▸ **Required work**
Go to the line holding "postRouteAntennaNets 0 \" in the entries below and write out exactly every line down to and including the line holding "grt_max_degree 108 \".

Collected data
------------------------------------------------------------------------

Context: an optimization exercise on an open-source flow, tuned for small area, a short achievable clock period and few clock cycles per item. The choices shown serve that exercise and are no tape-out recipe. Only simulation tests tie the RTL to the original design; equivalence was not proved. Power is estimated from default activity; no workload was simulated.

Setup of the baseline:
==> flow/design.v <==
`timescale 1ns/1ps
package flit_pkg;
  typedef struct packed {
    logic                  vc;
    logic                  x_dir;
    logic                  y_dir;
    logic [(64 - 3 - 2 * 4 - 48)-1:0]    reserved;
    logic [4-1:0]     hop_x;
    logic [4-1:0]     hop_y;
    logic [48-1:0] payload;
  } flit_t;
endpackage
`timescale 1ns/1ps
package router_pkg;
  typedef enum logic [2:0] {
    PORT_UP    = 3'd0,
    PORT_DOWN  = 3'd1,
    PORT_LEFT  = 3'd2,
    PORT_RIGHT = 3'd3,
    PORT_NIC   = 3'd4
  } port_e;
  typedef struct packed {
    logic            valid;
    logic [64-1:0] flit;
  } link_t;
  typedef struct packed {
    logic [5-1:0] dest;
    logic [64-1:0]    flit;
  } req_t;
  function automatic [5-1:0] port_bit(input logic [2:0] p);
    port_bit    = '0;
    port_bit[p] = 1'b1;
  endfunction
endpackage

------------------------------------------------------------------------

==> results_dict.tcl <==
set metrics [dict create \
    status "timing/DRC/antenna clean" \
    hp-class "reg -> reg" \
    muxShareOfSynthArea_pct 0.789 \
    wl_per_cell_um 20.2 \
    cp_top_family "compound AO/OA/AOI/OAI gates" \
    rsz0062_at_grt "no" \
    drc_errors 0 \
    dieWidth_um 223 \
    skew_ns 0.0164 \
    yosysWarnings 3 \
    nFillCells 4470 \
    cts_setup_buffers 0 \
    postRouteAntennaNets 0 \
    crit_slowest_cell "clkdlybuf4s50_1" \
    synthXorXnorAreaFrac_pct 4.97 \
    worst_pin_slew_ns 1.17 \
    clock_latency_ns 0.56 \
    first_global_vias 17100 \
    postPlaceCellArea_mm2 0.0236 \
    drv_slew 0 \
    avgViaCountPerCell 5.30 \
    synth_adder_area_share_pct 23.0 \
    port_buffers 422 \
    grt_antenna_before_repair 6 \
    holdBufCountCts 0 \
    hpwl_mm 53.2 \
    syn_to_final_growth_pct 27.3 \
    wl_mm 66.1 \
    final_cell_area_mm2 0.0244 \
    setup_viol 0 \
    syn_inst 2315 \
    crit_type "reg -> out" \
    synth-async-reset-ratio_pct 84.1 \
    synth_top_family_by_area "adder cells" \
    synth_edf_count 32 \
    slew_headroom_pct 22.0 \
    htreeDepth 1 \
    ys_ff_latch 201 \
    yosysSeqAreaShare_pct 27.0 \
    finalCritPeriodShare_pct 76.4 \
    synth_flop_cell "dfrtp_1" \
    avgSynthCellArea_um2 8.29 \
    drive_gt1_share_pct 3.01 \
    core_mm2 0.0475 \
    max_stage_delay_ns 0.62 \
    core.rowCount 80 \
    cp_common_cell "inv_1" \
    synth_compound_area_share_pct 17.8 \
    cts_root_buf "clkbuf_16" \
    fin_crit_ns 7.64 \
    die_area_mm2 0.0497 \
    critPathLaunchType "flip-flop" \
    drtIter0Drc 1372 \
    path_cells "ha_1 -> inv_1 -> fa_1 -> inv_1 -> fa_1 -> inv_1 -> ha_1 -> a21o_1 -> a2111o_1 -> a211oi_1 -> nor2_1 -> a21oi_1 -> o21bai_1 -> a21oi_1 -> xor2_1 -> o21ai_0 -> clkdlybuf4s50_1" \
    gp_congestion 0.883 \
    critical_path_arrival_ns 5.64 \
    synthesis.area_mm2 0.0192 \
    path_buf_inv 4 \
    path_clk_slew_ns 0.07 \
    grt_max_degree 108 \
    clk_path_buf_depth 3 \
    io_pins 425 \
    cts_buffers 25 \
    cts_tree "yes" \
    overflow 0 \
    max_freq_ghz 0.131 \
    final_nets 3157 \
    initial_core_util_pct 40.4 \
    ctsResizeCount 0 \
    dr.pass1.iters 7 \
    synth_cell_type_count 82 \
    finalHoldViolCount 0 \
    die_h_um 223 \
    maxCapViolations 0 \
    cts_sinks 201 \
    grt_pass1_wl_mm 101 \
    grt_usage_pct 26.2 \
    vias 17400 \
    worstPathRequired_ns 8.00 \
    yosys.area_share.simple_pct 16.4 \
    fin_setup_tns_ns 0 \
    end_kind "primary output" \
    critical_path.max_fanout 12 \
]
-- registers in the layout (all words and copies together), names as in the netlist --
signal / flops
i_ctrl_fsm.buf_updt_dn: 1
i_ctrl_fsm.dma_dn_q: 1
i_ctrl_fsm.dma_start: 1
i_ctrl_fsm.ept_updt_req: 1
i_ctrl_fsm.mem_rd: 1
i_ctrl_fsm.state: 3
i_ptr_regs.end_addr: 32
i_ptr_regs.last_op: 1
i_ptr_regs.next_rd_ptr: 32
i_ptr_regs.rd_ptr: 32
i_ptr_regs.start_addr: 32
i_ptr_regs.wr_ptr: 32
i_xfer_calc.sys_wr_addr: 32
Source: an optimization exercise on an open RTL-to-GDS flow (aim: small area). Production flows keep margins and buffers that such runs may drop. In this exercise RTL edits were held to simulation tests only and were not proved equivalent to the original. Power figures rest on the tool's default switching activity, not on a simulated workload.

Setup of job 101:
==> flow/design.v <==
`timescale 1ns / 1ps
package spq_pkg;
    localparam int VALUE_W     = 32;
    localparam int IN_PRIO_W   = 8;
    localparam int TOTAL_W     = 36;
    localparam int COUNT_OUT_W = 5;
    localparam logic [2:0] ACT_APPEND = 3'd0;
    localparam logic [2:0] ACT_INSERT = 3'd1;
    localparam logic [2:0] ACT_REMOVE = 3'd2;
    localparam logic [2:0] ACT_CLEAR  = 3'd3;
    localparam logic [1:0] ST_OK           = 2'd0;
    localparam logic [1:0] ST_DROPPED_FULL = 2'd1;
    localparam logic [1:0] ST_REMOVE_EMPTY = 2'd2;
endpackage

------------------------------------------------------------------------

▸ **Result**
    postRouteAntennaNets 0 \
    crit_slowest_cell "clkdlybuf4s50_1" \
    synthXorXnorAreaFrac_pct 4.97 \
    worst_pin_slew_ns 1.17 \
    clock_latency_ns 0.56 \
    first_global_vias 17100 \
    postPlaceCellArea_mm2 0.0236 \
    drv_slew 0 \
    avgViaCountPerCell 5.30 \
    synth_adder_area_share_pct 23.0 \
    port_buffers 422 \
    grt_antenna_before_repair 6 \
    holdBufCountCts 0 \
    hpwl_mm 53.2 \
    syn_to_final_growth_pct 27.3 \
    wl_mm 66.1 \
    final_cell_area_mm2 0.0244 \
    setup_viol 0 \
    syn_inst 2315 \
    crit_type "reg -> out" \
    synth-async-reset-ratio_pct 84.1 \
    synth_top_family_by_area "adder cells" \
    synth_edf_count 32 \
    slew_headroom_pct 22.0 \
    htreeDepth 1 \
    ys_ff_latch 201 \
    yosysSeqAreaShare_pct 27.0 \
    finalCritPeriodShare_pct 76.4 \
    synth_flop_cell "dfrtp_1" \
    avgSynthCellArea_um2 8.29 \
    drive_gt1_share_pct 3.01 \
    core_mm2 0.0475 \
    max_stage_delay_ns 0.62 \
    core.rowCount 80 \
    cp_common_cell "inv_1" \
    synth_compound_area_share_pct 17.8 \
    cts_root_buf "clkbuf_16" \
    fin_crit_ns 7.64 \
    die_area_mm2 0.0497 \
    critPathLaunchType "flip-flop" \
    drtIter0Drc 1372 \
    path_cells "ha_1 -> inv_1 -> fa_1 -> inv_1 -> fa_1 -> inv_1 -> ha_1 -> a21o_1 -> a2111o_1 -> a211oi_1 -> nor2_1 -> a21oi_1 -> o21bai_1 -> a21oi_1 -> xor2_1 -> o21ai_0 -> clkdlybuf4s50_1" \
    gp_congestion 0.883 \
    critical_path_arrival_ns 5.64 \
    synthesis.area_mm2 0.0192 \
    path_buf_inv 4 \
    path_clk_slew_ns 0.07 \
    grt_max_degree 108 \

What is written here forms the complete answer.